Lets look a a similar situation. Say you boss is walking around a conference with is fly open. Which of the following do you do?
1. Ignore it and hope he realizes.
2. Talk to him and discretely mention the issue.
3. Stand in the middle of the room and shout out the fact that your boss has his fly down.
This guy chose option 3 which shows how little judgement and tact he truly had.
oh, all complicated software has exploits? true. so you're really eager to plug those holes any way you can, right? you're really glad someone found one for you, right? prove it, by rewarding those who find the holes
There is a right way and a wrong way to do thing and this guy chose the wrong way.
Plenty of use want to create new wonderful things or improve the world.
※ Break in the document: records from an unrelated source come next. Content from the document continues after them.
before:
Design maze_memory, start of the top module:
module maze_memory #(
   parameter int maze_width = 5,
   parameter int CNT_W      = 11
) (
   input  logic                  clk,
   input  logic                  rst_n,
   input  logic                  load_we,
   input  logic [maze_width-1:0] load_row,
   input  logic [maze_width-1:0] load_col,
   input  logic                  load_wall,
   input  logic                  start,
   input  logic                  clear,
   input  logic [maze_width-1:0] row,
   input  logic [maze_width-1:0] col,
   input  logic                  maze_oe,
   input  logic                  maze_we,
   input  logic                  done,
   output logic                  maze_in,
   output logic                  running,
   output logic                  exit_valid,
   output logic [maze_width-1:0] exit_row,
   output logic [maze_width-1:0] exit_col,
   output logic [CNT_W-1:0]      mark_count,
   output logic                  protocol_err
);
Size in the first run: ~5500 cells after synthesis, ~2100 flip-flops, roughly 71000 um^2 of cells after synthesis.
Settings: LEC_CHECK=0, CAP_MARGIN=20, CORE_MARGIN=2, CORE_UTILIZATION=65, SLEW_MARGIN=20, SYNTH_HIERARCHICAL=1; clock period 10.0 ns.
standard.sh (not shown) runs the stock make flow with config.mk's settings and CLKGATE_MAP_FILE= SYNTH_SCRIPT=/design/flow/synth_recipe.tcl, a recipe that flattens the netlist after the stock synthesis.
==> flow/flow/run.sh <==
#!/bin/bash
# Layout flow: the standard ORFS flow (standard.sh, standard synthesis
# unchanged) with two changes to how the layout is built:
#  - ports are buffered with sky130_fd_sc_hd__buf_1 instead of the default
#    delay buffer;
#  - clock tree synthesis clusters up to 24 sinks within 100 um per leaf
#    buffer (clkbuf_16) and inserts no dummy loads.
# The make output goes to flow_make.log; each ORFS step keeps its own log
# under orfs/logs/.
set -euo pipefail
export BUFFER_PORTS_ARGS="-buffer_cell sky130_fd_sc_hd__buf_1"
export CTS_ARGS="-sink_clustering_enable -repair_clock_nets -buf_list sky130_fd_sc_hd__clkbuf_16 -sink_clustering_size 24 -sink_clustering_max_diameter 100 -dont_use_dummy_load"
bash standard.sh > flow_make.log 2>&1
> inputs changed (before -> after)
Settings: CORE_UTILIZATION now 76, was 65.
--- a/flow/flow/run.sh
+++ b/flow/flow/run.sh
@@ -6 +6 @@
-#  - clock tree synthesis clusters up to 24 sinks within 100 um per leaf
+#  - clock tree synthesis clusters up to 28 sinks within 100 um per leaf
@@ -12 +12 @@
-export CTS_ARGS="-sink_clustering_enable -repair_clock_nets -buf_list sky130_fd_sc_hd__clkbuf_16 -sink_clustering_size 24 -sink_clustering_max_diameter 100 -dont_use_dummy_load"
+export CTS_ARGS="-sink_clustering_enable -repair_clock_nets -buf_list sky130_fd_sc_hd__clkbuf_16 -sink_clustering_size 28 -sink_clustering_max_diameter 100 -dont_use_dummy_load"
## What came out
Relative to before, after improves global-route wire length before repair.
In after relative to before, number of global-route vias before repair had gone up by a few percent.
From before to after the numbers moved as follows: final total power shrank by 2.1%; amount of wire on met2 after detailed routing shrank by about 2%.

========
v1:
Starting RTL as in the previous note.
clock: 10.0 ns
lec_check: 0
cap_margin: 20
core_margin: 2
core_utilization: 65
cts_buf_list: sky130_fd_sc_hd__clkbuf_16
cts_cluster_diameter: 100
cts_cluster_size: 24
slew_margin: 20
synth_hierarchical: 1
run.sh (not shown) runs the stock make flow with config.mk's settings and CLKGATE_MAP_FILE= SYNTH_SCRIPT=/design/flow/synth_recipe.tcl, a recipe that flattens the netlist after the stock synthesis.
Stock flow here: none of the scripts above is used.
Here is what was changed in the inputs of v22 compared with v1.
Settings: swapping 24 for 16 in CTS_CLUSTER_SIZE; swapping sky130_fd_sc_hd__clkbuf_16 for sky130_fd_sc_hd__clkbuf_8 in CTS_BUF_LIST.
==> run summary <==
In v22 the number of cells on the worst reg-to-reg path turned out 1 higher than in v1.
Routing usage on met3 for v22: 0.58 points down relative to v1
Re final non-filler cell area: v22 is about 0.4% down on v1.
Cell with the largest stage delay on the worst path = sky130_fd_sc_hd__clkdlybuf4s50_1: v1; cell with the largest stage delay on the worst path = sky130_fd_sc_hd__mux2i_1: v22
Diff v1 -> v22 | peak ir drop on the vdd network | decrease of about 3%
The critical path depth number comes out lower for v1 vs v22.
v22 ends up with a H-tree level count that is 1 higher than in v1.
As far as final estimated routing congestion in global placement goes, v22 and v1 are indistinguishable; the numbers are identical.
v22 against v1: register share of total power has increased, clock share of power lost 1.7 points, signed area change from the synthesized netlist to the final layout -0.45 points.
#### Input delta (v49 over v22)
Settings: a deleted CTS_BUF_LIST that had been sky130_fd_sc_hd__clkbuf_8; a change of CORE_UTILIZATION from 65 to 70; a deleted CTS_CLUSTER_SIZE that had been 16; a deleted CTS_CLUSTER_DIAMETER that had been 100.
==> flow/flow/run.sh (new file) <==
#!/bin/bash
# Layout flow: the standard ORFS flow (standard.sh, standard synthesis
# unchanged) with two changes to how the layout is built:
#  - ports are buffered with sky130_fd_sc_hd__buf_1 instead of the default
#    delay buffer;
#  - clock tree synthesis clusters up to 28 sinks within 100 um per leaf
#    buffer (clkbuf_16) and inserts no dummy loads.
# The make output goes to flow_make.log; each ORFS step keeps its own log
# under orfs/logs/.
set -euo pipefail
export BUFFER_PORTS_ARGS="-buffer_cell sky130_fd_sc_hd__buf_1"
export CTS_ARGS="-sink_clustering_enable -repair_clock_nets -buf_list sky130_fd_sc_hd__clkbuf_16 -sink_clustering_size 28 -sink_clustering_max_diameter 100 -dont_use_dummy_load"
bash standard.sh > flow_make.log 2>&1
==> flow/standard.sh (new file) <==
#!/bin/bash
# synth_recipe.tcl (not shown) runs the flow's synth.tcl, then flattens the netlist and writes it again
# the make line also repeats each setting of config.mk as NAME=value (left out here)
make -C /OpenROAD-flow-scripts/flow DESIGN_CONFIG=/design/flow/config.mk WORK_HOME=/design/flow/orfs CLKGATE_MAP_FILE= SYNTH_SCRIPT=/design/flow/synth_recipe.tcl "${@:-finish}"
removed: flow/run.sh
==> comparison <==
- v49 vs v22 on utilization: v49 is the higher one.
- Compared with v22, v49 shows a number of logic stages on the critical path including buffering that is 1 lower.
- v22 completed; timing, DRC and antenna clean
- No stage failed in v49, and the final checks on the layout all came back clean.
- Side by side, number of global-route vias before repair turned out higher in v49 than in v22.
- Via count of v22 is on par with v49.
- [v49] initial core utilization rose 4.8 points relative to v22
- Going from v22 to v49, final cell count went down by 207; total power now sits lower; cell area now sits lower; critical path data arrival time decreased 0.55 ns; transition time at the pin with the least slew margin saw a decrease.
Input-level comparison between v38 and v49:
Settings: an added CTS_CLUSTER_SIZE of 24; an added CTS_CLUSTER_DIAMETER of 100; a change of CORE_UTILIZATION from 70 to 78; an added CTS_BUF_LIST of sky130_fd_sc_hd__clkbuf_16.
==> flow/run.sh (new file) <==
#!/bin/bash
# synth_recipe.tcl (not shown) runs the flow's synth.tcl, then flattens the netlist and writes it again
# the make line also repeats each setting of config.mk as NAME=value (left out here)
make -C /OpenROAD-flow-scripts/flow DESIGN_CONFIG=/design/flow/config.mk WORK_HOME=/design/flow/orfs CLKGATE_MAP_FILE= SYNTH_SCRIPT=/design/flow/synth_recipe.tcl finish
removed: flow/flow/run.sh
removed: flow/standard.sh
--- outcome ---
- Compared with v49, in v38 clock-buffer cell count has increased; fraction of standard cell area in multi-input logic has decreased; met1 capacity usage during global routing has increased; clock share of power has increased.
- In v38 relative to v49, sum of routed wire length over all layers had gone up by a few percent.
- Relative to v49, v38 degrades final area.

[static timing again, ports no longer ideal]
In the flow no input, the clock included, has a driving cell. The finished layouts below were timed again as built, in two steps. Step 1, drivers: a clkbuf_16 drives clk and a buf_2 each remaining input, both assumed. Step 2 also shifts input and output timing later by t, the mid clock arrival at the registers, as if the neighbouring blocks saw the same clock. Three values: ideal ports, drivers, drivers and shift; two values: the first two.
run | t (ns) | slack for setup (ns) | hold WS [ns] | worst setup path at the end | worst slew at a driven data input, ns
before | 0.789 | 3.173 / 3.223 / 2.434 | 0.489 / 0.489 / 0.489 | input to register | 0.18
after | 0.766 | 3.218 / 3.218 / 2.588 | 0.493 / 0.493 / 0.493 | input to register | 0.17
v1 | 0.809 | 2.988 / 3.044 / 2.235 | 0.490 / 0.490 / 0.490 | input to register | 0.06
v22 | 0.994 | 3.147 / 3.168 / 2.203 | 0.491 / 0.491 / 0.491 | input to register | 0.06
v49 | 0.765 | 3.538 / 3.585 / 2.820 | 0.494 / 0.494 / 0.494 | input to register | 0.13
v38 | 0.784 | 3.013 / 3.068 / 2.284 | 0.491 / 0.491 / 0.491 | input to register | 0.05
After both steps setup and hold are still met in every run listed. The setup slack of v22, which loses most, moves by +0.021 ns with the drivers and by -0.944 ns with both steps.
Shuffling other peoples mony around is boring despite the good pay.
Stop using Facebook - it's not that hard!
Consider it another way.....his life will now be measurably improved by working for a company besides Facebook.
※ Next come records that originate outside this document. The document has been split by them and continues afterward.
What follows belongs to an exercise in optimizing a design on an open flow for small area; a production flow would make more cautious choices.
In this exercise RTL edits were held to simulation tests only and were not proved equivalent to the original.

Design cordic_top, start of the top module:
module cordic_top (
    input  logic               i_clk,
    input  logic               i_reset,
    input  logic               i_valid,
    input  logic signed [31:0] i_x,
    input  logic signed [31:0] i_y,
    input  logic signed [31:0] i_angle,
    output logic               o_valid,
    output logic signed [31:0] o_x,
    output logic signed [31:0] o_y
);
    logic [1:0] q0;
    assign q0 = i_angle[31:30];
    logic flip0, odd0, exact0;
    assign flip0  = q0[1] ^ q0[0];
    assign odd0   = q0[0];
    assign exact0 = (i_angle[29:0] == 30'd0);
    logic ny0;
    assign ny0 = exact0 ? q0[1] : flip0;   
    logic signed [30:0] z0;
    assign z0 = {i_angle[30], i_angle[29:0]};   
    logic signed [31:0] xex, yex;
    assign xex = odd0 ? {i_y[30:0], 1'b0} : {i_x[30:0], 1'b0};
    assign yex = odd0 ? {i_x[30:0], 1'b0} : {i_y[30:0], 1'b0};
    logic d0;
    assign d0 = z0[30];
    logic signed [29:0] z1;
    logic signed [29:0] zp1, zm1;
    assign zp1 = 30'(add_c(32'(z0), 32'd536870912, 1'b0));
    assign zm1 = 30'(add_c(32'(z0), ~32'd536870912, 1'b1));
    assign z1 = d0 ? zp1 : zm1;
    logic d1;
    assign d1 = z1[29];
    logic p0;
    assign p0 = ~d0;
    logic signed [31:0] xf0, yf0;
    assign xf0 = i_x;
    assign yf0 = i_y ^ {32{p0}};
    logic signed [29:0] z2;
    logic signed [29:0] zp2, zm2;
    assign zp2 = 30'(add_c(32'(z1), 32'd316933406, 1'b0));
    assign zm2 = 30'(add_c(32'(z1), ~32'd316933406, 1'b1));
    assign z2 = d1 ? zp2 : zm2;
    logic d2;
    assign d2 = z2[29];
    logic signed [31:0] x1, y1, tx0, ty0;
    assign ty0 = yf0 >>> 0;
    assign tx0 = xf0 >>> 0;
    logic fy0;
    assign fy0 = d0 ^ ~d1;
    logic cx1, cy1;
    assign x1 = add_c(xf0, ty0, p0);
    assign y1 = add_x(~yf0, tx0, 1'b0, fy0);
    assign cx1 = 1'b0;
    assign cy1 = ~p0 ^ fy0;
    logic signed [31:0] xs1, ys1;
    logic cxs1, cys1;
    assign xs1 = exact0 ? xex : x1;
    assign ys1 = exact0 ? yex : y1;
    assign cxs1 = ~exact0 & cx1;
    assign cys1 = ~exact0 & cy1;
    logic signed [28:0] z3;
    logic signed [28:0] zp3, zm3;
    assign zp3 = 29'(add_c(32'(z2), 32'd167458907, 1'b0));
    assign zm3 = 29'(add_c(32'(z2), ~32'd167458907, 1'b1));
    assign z3 = d2 ? zp3 : zm3;
    logic d3;
  ...
==> flow/config.mk <==
export PLATFORM = sky130hd
export DESIGN_NAME = cordic_top
export DESIGN_NICKNAME = cordic_top
export VERILOG_FILES = /design/flow/design.v
export SDC_FILE = /design/flow/constraint.sdc
export NUM_CORES = 4
export LEC_CHECK = 0
export CAP_MARGIN = 20
export CORE_MARGIN = 2
export CORE_UTILIZATION = 45
export CTS_BUF_LIST = sky130_fd_sc_hd__clkbuf_8
export GPL_TIMING_DRIVEN = 0
export SLEW_MARGIN = 20
==> flow/constraint.sdc <==
create_clock -name core_clock -period 6.0 [get_ports {i_clk}]
set_input_delay 1.2000 -clock core_clock [delete_from_list [all_inputs] [get_ports {i_clk}]]
set_output_delay 1.2000 -clock core_clock [all_outputs]
set_load 0.01 [all_outputs]
run.sh (not shown) runs the stock make flow with config.mk's settings and CLKGATE_MAP_FILE= SYNTH_SCRIPT=/design/flow/synth_recipe.tcl, a recipe that flattens the netlist after the stock synthesis.
Rerun with:
CORE_UTILIZATION = 60   (was 45)
CTS_BUF_LIST = unset   (was sky130_fd_sc_hd__clkbuf_8)
=>
- This time the run reached the layout checks and failed them: setup timing
- worst hold slack loses 0.014 ns
- area after synthesis stays the same
- register-to-register slack loses 0.34 ns
- die area came out lower by about 25%
- non-clock buffer count came out higher by 24
- cell area came out lower by 0.41%
- sequential share of layout area stays flat
- final cell count came out lower by 5.4%
- first-iteration DRC count came out higher by about 22%
- routed wire length came out higher by 3.2%
- setup slack loses 0.27 ns
Rerun with:
CORE_UTILIZATION = 45   (was 60)
Outcome: Now the flow completed without violations; register-to-register slack gains 0.24 ns; utilization went down by 17 points; routed wire length went down by 3.5%; fmax went up by 4.1%; flip-flop and latch count is unchanged; worst setup slack gains 0.24 ns.
Rerun with:
ABC_AREA = 1   (was unset)
CTS_BUF_LIST = sky130_fd_sc_hd__clkbuf_8   (was unset)
What happened: The new run finished clean. Final cell count rose by a quarter to a third. Clock-buffer cell count went up by 88. Hold slack loses 0.049 ns. Synthesized area went up by a little under a tenth. Design area increases by a few percent. Non-clock buffer count is lower by 92. Setup slack gets better by 0.14 ns. Utilization shrinks by 1.0 points.

==> what the ideal ports hide <==
The results above use ideal ports. As a check the final layouts listed here were re-extracted and re-timed, cells and wires unchanged.
Step 1, drivers: a clkbuf_16 drives i_clk and a buf_2 each remaining input, both assumed.
Step 2 adds t to the input delays and takes it off the output delays; t is the mean of the earliest and latest rising clock arrival at the registers after step 1. Input paths then give back, and output paths get back, about the clock's delay inside the block.
Three values: ideal, step 1, step 2; two values: the first two.
run | t, ns | setup slack, ns | worst slew at a driven data input, ns | pins driven straight from the clock port
the first run | 1.041 | 0.165 / 0.133 / -0.816 | 0.16 | 1
the second run | 0.909 | -0.100 / -0.100 / -0.582 | 0.11 | 1
the third run | 0.893 | 0.139 / 0.117 / -0.554 | 0.13 | 1
the fourth run | 1.091 | 0.282 / 0.199 / -0.642 | 0.08 | 1
With both steps, setup timing fails in the first run, the third run and the fourth run, where it was met with ideal ports. The setup slack of the first run, which loses most, moves by -0.032 ns with the drivers and by -0.981 ns with both steps.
"First they came for the slanderers and i said nothing."
well said
intellectual property law is philosophically incoherent. it is your moral duty to ignore it or sabotage it
what, no "hey thanks for the free development work" sort of thing here?
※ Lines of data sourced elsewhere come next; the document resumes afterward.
Background: an optimization exercise with open tools, aiming at small area. Do not read the settings as production practice. Function was checked by simulation only, so behaviour that the tests miss may differ from the original. Power is estimated from default activity; no workload was simulated.

Setup of job 101:
Design peer_table_replay_filter_top, start of the top module:
module peer_table_replay_filter_top #(
   parameter int PEER_SLOTS = ptrf_pkg::PEER_SLOTS_DEFAULT
) (
   input  logic                          clock,
   input  logic                          reset,
   input  logic                          csr_write_enable,
   input  logic                          csr_write_data,
   input  logic                          req_valid,
   output logic                          req_stall,
   input  logic [ptrf_pkg::MODE_W-1:0]   req_mode,
   input  logic [ptrf_pkg::MAC_W-1:0]    req_peer_mac,
   input  logic [ptrf_pkg::MEMBER_W-1:0] req_member_id,
   input  logic [ptrf_pkg::SEQ_W-1:0]    req_sequence_req,
   input  logic                          req_reset_window,
   output logic                          rsp_valid,
   input  logic                          rsp_stall,
   output logic [ptrf_pkg::STATUS_W-1:0] rsp_status,
   output logic                          rsp_found,
   output logic [ptrf_pkg::SLOT_W-1:0]   rsp_slot,
   output logic [ptrf_pkg::MAC_W-1:0]    rsp_found_mac
);
Size: about 740 flip-flops.
Settings: LEC_CHECK=0, CAP_MARGIN=20, CORE_MARGIN=2, CORE_UTILIZATION=60, SLEW_MARGIN=20; clock period 5.0 ns.
standard.sh (not shown) runs the stock make flow with config.mk's settings and CLKGATE_MAP_FILE= SYNTH_SCRIPT=/design/flow/synth_recipe.tcl, a recipe that flattens the netlist after the stock synthesis.
==> flow/flow/run.sh <==
#!/bin/bash
# Standard ORFS layout, with port buffers of the smallest buffer cell and a
# clock tree of small buffers built without dummy loads. Each tool's output
# goes to a log here.
set -euo pipefail
export BUFFER_PORTS_ARGS="-buffer_cell sky130_fd_sc_hd__buf_1"
export CTS_ARGS="-sink_clustering_enable -repair_clock_nets -dont_use_dummy_load -buf_list sky130_fd_sc_hd__clkbuf_8 -sink_clustering_size 22 -sink_clustering_max_diameter 45"
bash standard.sh > standard.log 2>&1
Job 101 completed; timing, DRC and antenna clean
Here is what was changed in the inputs of job 102 compared with job 101.
- PLACE_DENSITY now 0.85, previously not set
- CORE_UTILIZATION now 70, was 60
==> flow/flow/run.sh <==
#!/bin/bash
# Standard ORFS layout, with port buffers of the smallest buffer cell and a
# clock tree of small buffers built without dummy loads. Each tool's output
# goes to a log here.
set -euo pipefail
export BUFFER_PORTS_ARGS="-buffer_cell sky130_fd_sc_hd__buf_1"
export CTS_ARGS="-sink_clustering_enable -repair_clock_nets -dont_use_dummy_load -buf_list sky130_fd_sc_hd__clkbuf_16 -sink_clustering_size 32 -sink_clustering_max_diameter 50"
bash standard.sh > standard.log 2>&1
Delta (job 102 minus job 101): non-filler instance count after layout -about 2.3%; design area +210 um^2; number of well-tap cells placed -22; via total after detailed routing +about 5.4%. Job 101 → job 102: total power up 6.2%; count of clock-buffer cells in the layout down 11; sequential share of layout area down 0.92 points; first-pass GRT wire length up 20%; signed area change from the synthesized netlist to the final layout up 1.2 points.
Changes in job 103 relative to job 102:
- CORE_UTILIZATION now 60, was 70
- PLACE_DENSITY no longer set, was 0.85
==> flow/flow/run.sh <==
#!/bin/bash
# Standard ORFS layout, with port buffers of the smallest buffer cell and a
# clock tree of small buffers built without dummy loads. Each tool's output
# goes to a log here.
set -euo pipefail
export BUFFER_PORTS_ARGS="-buffer_cell sky130_fd_sc_hd__buf_1"
export CTS_ARGS="-sink_clustering_enable -repair_clock_nets -dont_use_dummy_load -buf_list {sky130_fd_sc_hd__clkbuf_8 sky130_fd_sc_hd__clkbuf_16} -sink_clustering_size 26 -sink_clustering_max_diameter 45"
bash standard.sh > standard.log 2>&1
Results
Sort job 103 and job 102 by clock-buffer cell count, descending, and job 103 comes first.
[job 103 vs job 102] placed cell count: higher in job 103
Going from job 102 to job 103, the final core area utilization was found to have gone down by 9.7 points.
| global routing usage on met1 | lower: job 103 |
Time the final worst path needs with I/O delays and setup sits lower in job 103 than in job 102.
Diff job 102 -> job 103 | met3 wire length | down by more than 10%
Summary of job 103 over job 102: leakage dissipation rose 1.8%, fraction of standard cell area that is sequential fell 1.3 points, post-route worst setup slack rose 0.045 ns.
Job 103 has cell area above what job 102 had.
Setup changes, job 103 to job 104
==> flow/flow/run.sh <==
#!/bin/bash
# Standard ORFS layout, with port buffers of the smallest buffer cell and a
# clock tree of small buffers built without dummy loads. Each tool's output
# goes to a log here.
set -euo pipefail
export BUFFER_PORTS_ARGS="-buffer_cell sky130_fd_sc_hd__buf_1"
export CTS_ARGS="-sink_clustering_enable -repair_clock_nets -dont_use_dummy_load -buf_list sky130_fd_sc_hd__clkbuf_8 -sink_clustering_size 20 -sink_clustering_max_diameter 40"
bash standard.sh > standard.log 2>&1
--- outcome ---
- Worst setup slack down 0.067 ns in job 104 wrt job 103
- Job 103 -> job 104: non-clock inverter instance count of the final layout delta 0, exact match
- Clock period minus worst slack up 0.067 ns in job 104 wrt job 103
- Between job 103 and job 104, the flow reports detailed-route via count increasing slightly.
- Job 104 -> job 103: xor/xnor share of the synthesized area delta 0, exact match
- Between job 103 and job 104, sequential portion of the cell area is higher for job 104, job 103 comes in under that.
- Area of the die: job 103 vs job 104 identical
- Max register clock-pin slew on the reported worst setup and hold paths across job 103 and job 104: job 104

---

Another version of the RTL of peer_table_replay_filter_top (not shown whole).
For scale: roughly 1000 cells after synthesis, ~0.016 mm^2 of cells after synthesis.
// peer_table_replay_filter_top
module peer_table_replay_filter_top #(
   parameter int PEER_SLOTS = ptrf_pkg::PEER_SLOTS_DEFAULT
) (
   input  logic                          clock,
   input  logic                          reset,
   input  logic                          csr_write_enable,
   input  logic                          csr_write_data,
   input  logic                          req_valid,
   output logic                          req_stall,
   input  logic [ptrf_pkg::MODE_W-1:0]   req_mode,
   input  logic [ptrf_pkg::MAC_W-1:0]    req_peer_mac,
   input  logic [ptrf_pkg::MEMBER_W-1:0] req_member_id,
   input  logic [ptrf_pkg::SEQ_W-1:0]    req_sequence_req,
   input  logic                          req_reset_window,
   output logic                          rsp_valid,
   input  logic                          rsp_stall,
   output logic [ptrf_pkg::STATUS_W-1:0] rsp_status,
   output logic                          rsp_found,
   output logic [ptrf_pkg::SLOT_W-1:0]   rsp_slot,
   output logic [ptrf_pkg::MAC_W-1:0]    rsp_found_mac
);
   localparam int IDX_W     = ptrf_pkg::SLOT_W;
   localparam int MEM_LO    = 0;
   localparam int MAC_LO    = MEM_LO + ptrf_pkg::MEMBER_W;
   localparam int SEQ_LO    = MAC_LO + ptrf_pkg::MAC_W;
   localparam int VLD_BIT   = SEQ_LO + ptrf_pkg::SEQ_W;
   localparam int SLOT_BITS = VLD_BIT + 1;
   localparam int BIT_W     = $clog2(SLOT_BITS);
   localparam int OP_GROUPS = (SLOT_BITS - 1) / 8;
   localparam logic [ptrf_pkg::STATUS_W-1:0] CODE_CLEAR  = 3'd6;
   localparam logic [ptrf_pkg::STATUS_W-1:0] CODE_LOOKUP = 3'd7;
   logic [BIT_W-1:0]              bit_ff;
   logic [IDX_W-1:0]              slot_ff;
   logic                          init_ff;
   logic                          scan_ff;
   logic                          fin_ff;
   logic                          pass2_ff;
   logic                          provisioned_ff;
   logic                          pending_ff;
   logic [ptrf_pkg::STATUS_W-1:0] code_ff, code_in;
   logic                          fd_in;
   logic [IDX_W-1:0]              sl_ff;
   logic                          found, mac_out;
  ...
==> flow/config.mk <==
export PLATFORM = sky130hd
export DESIGN_NAME = peer_table_replay_filter_top
export DESIGN_NICKNAME = peer_table_replay_filter_top
export VERILOG_FILES = /design/flow/design.v
export SDC_FILE = /design/flow/constraint.sdc
export NUM_CORES = 4
export LEC_CHECK = 0
export CAP_MARGIN = 20
export CORE_MARGIN = 2
export CORE_UTILIZATION = 60
export GPL_TIMING_DRIVEN = 0
export SLEW_MARGIN = 20
==> flow/constraint.sdc <==
create_clock -name core_clock -period 5.0 [get_ports {clock}]
set_input_delay 1.0000 -clock core_clock [delete_from_list [all_inputs] [get_ports {clock}]]
set_output_delay 1.0000 -clock core_clock [all_outputs]
set_load 0.01 [all_outputs]
==> flow/flow/run.sh <==
#!/bin/bash
# Standard ORFS layout with three changes: the combinational cells of the
# standard synthesis are re-mapped for area by Yosys/ABC (flip-flops kept as
# the standard synthesis made them), port buffers use the smallest buffer
# cell, and the clock tree uses small buffers without dummy loads.
# Each tool's output goes to a log file here.
set -euo pipefail
export BUFFER_PORTS_ARGS="-buffer_cell sky130_fd_sc_hd__buf_1"
export CTS_ARGS="-sink_clustering_enable -repair_clock_nets -dont_use_dummy_load -buf_list sky130_fd_sc_hd__clkbuf_8 -sink_clustering_size 21 -sink_clustering_max_diameter 40"
R=orfs/results/${FLOW_PLATFORM}/peer_table_replay_filter_top/base
LIB=${FLOW_HOME}/platforms/${FLOW_PLATFORM}/lib/sky130_fd_sc_hd__tt_025C_1v80.lib
YOSYS=$(command -v yosys || echo "${FLOW_HOME}/../tools/install/yosys/bin/yosys")

bash standard.sh synth > standard_synth.log 2>&1
cp "$R/1_2_yosys.v" std_synth.v
sed -e "s#@LIB@#${LIB}#g" -e "s#@TOP@#${FLOW_TOP}#g" flow/remap.ys > remap.ys
"$YOSYS" -l remap.log -s remap.ys > /dev/null 2>&1
cp remapped.v "$R/1_2_yosys.v"
rm -f "$R/1_synth.odb" "$R/1_synth.sdc"
bash standard.sh > standard.log 2>&1
Other scripts of this flow, unchanged in this note and not shown: flow/flow/remap.ys
Next try:
--- a/flow/flow/run.sh
+++ b/flow/flow/run.sh
@@ -9 +9 @@
-export CTS_ARGS="-sink_clustering_enable -repair_clock_nets -dont_use_dummy_load -buf_list sky130_fd_sc_hd__clkbuf_8 -sink_clustering_size 21 -sink_clustering_max_diameter 40"
+export CTS_ARGS="-sink_clustering_enable -repair_clock_nets -dont_use_dummy_load -buf_list sky130_fd_sc_hd__clkbuf_8 -sink_clustering_size 22 -sink_clustering_max_diameter 45"
Outcome: The new run finished with timing, DRC and antenna clean; setup slack is worse by 0.026 ns; clock power drops by about 4%; total power drops by about 1.2%.

## static timing again, ports no longer ideal
The flow's constraints put no driver on any port. The routed layouts listed below were extracted and timed again, unchanged, in two steps. Step 1, drivers: a clkbuf_16 drives clock and a buf_2 each remaining input, both assumed. Step 2 moves the port delays by t, midway between the first and last clock arrival at a register: inputs arrive t later, outputs are due t later. That takes back most of the time a late clock gives input paths. Slacks: ideal ports / drivers / drivers and shift; pairs: ideal ports / drivers.
| run | shift t [ns] | setup WS [ns] | worst setup path after step 2 | worst slew at a driven data input, ns | cell pins on the clock port's net |
|---|---|---|---|---|---|
| job 101 | 0.580 | 1.346 / 1.302 / 1.881 | register to output | 0.05 | 1 |
| job 102 | 0.549 | 1.351 / 1.301 / 1.686 | register to register | 0.05 | 1 |
| job 103 | 0.557 | 1.396 / 1.347 / 1.905 | register to output | 0.05 | 1 |
| job 104 | 0.585 | 1.329 / 1.284 / 1.869 | register to output | 0.05 | 1 |
| the first run of note 2 | 0.568 | 1.034 / 0.992 / 1.083 | register to register | 0.05 | 1 |
| the second run of note 2 | 0.585 | 1.008 / 0.967 / 1.074 | register to register | 0.05 | 1 |
After both steps setup and hold are still met in every run listed.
I disagree.. this "idiot" cleverly parlayed an unpaid internship 'firing' into fame and notoriety to get noticed and then hired by a security company
I am pretty sure Facebook internships pay fairly well.
Am I the only feeling like throwing up?
Internships usually don't pay anything at all.
this is why they are internships. This is why there is a whole other class of internships called "paid internships" around. Because if paid isnt specified, its assumed that you aren't going to get paid.
Unpaid internships are illegal in California (with the exception of certain types of non-profits). The Sillicon Valley companies only offer paid internships. I am pretty sure facebook pays their interns very well (they need an incentive to join facebook once they graduate)
http://www.glassdoor.com/Inter...
Let's assume the temporary internship pays money. Then I would stand by my general point and amend the comment to say, "...he parlayed a temp job that he clearly did not want (based on his public actions against FB) into millions of dollars worth of PR toward a future, permanent, high-paying career position in IT security".
Pretending this is my office full of bitter coworkers..
You don't exploit our 3 year-old, no-privacy web-page. We exploit you.
it's a feature.
turn off location tags if you don't want them.
they didn't want him to intern because the way he was presenting the stuff, I think. or because he cannot tell a software flaw from a feature.
world was created 5 seconds before this post as it is.
No. Let's be clear here. Facebook wants that detailed location information so that they can target ads. Read the TOS. Facebook has access to the messages, and can tailor an ad to what you are messaging about. Messaging your friends on where to meet for dinner. Bang - you get an ad for the pizza place a block away.
The kid exposed the scam in the system which will likely cost Facebook millions in lost revenue opportunity if people actually turn off location monitoring.
Already commented so I can't mod this myself, but: yes, this. Exactly this.
I'd like to emphasize here that among "you people" one must, prominently, include Timothy. None of the linked articles call this a "security flaw", and calling it that anyhow is just intellectually dishonest bullshit.
There's no place I could be, since I've found Serenity...
If Facebook was really as forward thinking and revolutionary in any kind they would have kept that young fella and offered him a permanent position on the security team. Punishing people for such actions is just old style HR policy. Sure, he should have gone about it differently maybe, as in not making it a publicly available tool, but the core of the issue is that he found a significant vulnerability on his own. It is just too typical that folks get punished for a job well done, either by firing them, giving them more work, or promoting them to a management position where they waste their talent on annual reviews, budget planning, and singing kumbayah at management retreats.